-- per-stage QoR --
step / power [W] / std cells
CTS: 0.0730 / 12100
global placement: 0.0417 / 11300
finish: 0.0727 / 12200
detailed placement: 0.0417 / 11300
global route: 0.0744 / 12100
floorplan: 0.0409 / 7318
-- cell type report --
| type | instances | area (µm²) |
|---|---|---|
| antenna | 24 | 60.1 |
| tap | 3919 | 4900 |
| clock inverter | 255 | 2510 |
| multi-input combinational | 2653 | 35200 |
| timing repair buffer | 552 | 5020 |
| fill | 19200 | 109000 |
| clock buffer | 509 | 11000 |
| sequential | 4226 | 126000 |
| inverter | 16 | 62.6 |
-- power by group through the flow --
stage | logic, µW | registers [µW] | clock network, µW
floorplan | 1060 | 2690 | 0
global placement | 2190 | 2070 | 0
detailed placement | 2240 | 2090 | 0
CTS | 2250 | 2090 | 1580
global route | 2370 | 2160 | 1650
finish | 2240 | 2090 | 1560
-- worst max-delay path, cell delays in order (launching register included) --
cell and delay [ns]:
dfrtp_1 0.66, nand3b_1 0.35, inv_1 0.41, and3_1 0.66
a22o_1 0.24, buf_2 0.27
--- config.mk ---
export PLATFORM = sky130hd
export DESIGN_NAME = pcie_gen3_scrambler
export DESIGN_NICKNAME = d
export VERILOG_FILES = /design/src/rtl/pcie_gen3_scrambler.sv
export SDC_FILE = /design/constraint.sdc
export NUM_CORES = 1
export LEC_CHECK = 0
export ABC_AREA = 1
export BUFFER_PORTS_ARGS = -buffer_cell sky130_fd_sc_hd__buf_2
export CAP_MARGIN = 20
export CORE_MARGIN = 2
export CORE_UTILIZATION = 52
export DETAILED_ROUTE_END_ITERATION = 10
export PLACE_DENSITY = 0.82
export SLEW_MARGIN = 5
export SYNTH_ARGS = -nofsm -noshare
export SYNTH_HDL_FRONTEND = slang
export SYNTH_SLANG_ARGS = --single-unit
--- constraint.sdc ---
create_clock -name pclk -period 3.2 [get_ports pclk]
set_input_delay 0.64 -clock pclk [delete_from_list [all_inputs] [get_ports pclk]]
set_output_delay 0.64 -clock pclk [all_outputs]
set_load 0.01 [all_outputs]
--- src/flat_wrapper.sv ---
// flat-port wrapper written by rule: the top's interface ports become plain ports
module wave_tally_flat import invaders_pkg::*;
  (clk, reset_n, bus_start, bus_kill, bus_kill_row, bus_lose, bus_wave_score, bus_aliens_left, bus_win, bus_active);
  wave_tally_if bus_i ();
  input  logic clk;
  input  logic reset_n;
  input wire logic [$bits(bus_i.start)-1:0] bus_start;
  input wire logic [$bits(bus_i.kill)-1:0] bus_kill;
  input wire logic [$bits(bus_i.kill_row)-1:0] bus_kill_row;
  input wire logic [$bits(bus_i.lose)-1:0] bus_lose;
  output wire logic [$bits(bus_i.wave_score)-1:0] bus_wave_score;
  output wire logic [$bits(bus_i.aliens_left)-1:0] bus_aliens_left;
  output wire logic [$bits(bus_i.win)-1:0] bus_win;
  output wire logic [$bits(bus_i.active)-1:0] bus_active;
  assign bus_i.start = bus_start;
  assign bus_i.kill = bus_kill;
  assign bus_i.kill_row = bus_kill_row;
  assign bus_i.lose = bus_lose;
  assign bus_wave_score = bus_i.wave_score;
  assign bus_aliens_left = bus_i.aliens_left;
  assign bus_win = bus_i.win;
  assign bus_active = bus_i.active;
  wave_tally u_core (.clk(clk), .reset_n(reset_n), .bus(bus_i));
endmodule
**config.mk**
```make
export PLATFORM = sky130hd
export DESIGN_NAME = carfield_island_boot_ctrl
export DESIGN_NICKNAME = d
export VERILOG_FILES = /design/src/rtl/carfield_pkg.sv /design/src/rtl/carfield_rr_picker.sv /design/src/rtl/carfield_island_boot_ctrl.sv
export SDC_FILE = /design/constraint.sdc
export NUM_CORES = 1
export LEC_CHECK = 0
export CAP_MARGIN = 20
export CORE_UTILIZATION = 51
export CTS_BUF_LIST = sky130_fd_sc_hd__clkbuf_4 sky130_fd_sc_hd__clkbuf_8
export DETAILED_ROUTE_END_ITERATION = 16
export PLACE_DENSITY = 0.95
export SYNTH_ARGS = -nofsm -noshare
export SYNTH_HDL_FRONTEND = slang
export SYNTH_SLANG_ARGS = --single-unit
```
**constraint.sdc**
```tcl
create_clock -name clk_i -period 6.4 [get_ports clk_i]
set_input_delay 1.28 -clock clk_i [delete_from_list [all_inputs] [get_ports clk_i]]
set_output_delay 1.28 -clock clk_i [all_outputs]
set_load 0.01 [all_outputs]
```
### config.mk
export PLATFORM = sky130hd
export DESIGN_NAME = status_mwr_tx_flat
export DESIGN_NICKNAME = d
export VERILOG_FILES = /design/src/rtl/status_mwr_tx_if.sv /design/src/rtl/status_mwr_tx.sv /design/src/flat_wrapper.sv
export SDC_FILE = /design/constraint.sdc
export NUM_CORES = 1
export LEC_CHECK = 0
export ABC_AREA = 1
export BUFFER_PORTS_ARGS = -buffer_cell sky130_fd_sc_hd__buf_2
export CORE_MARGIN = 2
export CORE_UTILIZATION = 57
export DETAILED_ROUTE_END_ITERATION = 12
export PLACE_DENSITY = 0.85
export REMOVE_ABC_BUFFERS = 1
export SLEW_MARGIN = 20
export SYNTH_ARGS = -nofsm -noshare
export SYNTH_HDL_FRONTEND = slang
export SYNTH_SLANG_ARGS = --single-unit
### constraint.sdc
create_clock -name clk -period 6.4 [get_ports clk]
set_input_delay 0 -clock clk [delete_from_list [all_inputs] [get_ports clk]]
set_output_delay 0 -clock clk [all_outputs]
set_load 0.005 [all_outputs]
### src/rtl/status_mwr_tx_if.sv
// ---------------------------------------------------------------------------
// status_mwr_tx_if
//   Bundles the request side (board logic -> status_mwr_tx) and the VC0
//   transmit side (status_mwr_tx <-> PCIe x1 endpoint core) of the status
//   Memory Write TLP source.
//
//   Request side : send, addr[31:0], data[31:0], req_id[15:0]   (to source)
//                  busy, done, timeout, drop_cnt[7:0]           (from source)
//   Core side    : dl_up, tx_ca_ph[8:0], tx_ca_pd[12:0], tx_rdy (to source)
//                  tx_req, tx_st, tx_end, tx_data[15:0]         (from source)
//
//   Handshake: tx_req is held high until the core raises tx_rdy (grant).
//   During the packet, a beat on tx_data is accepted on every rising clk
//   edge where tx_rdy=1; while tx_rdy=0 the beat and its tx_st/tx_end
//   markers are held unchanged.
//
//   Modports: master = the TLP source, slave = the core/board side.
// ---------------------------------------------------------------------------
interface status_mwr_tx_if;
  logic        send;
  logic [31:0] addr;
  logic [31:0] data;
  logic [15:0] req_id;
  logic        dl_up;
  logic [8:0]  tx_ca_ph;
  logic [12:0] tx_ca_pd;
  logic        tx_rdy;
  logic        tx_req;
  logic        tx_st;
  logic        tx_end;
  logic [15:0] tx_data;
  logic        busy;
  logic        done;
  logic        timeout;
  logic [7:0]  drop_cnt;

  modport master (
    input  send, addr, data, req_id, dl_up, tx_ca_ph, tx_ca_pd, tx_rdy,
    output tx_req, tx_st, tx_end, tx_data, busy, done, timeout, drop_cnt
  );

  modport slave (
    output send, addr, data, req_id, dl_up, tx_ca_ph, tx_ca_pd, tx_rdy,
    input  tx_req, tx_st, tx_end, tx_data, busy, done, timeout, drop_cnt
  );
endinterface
··········
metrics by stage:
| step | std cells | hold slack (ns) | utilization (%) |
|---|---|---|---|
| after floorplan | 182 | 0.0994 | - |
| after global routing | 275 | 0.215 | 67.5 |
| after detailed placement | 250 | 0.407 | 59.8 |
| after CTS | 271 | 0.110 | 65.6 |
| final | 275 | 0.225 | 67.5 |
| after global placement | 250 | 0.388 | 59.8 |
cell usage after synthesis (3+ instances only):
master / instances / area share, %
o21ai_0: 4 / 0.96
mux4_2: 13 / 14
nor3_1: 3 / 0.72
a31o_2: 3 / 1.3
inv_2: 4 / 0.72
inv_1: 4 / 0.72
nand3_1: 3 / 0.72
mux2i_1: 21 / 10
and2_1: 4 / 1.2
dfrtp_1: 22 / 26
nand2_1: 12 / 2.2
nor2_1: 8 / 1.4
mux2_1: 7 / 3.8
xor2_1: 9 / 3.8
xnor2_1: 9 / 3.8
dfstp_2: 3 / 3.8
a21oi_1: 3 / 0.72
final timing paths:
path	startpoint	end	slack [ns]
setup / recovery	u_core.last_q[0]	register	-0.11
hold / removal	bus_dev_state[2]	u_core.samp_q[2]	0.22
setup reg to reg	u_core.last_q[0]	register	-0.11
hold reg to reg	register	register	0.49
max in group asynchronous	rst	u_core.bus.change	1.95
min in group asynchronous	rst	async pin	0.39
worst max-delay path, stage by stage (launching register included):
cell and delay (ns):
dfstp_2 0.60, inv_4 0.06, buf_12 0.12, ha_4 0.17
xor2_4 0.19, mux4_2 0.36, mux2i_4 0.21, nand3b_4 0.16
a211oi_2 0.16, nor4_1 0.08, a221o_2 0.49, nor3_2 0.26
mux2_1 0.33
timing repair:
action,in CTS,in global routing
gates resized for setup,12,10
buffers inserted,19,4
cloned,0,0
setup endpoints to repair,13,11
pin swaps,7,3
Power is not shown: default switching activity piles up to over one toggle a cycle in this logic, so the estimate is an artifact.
··········
Starting at the line above that contains "inv_1: 4 / 0.72", write out each line exactly until the line that contains "pin swaps,7,3" has been written, and stop there.

▸ **Exercise result**
inv_1: 4 / 0.72
nand3_1: 3 / 0.72
mux2i_1: 21 / 10
and2_1: 4 / 1.2
dfrtp_1: 22 / 26
nand2_1: 12 / 2.2
nor2_1: 8 / 1.4
mux2_1: 7 / 3.8
xor2_1: 9 / 3.8
xnor2_1: 9 / 3.8
dfstp_2: 3 / 3.8
a21oi_1: 3 / 0.72
final timing paths:
path	startpoint	end	slack [ns]
setup / recovery	u_core.last_q[0]	register	-0.11
hold / removal	bus_dev_state[2]	u_core.samp_q[2]	0.22
setup reg to reg	u_core.last_q[0]	register	-0.11
hold reg to reg	register	register	0.49
max in group asynchronous	rst	u_core.bus.change	1.95
min in group asynchronous	rst	async pin	0.39
worst max-delay path, stage by stage (launching register included):
cell and delay (ns):
dfstp_2 0.60, inv_4 0.06, buf_12 0.12, ha_4 0.17
xor2_4 0.19, mux4_2 0.36, mux2i_4 0.21, nand3b_4 0.16
a211oi_2 0.16, nor4_1 0.08, a221o_2 0.49, nor3_2 0.26
mux2_1 0.33
timing repair:
action,in CTS,in global routing
gates resized for setup,12,10
buffers inserted,19,4
cloned,0,0
setup endpoints to repair,13,11
pin swaps,7,3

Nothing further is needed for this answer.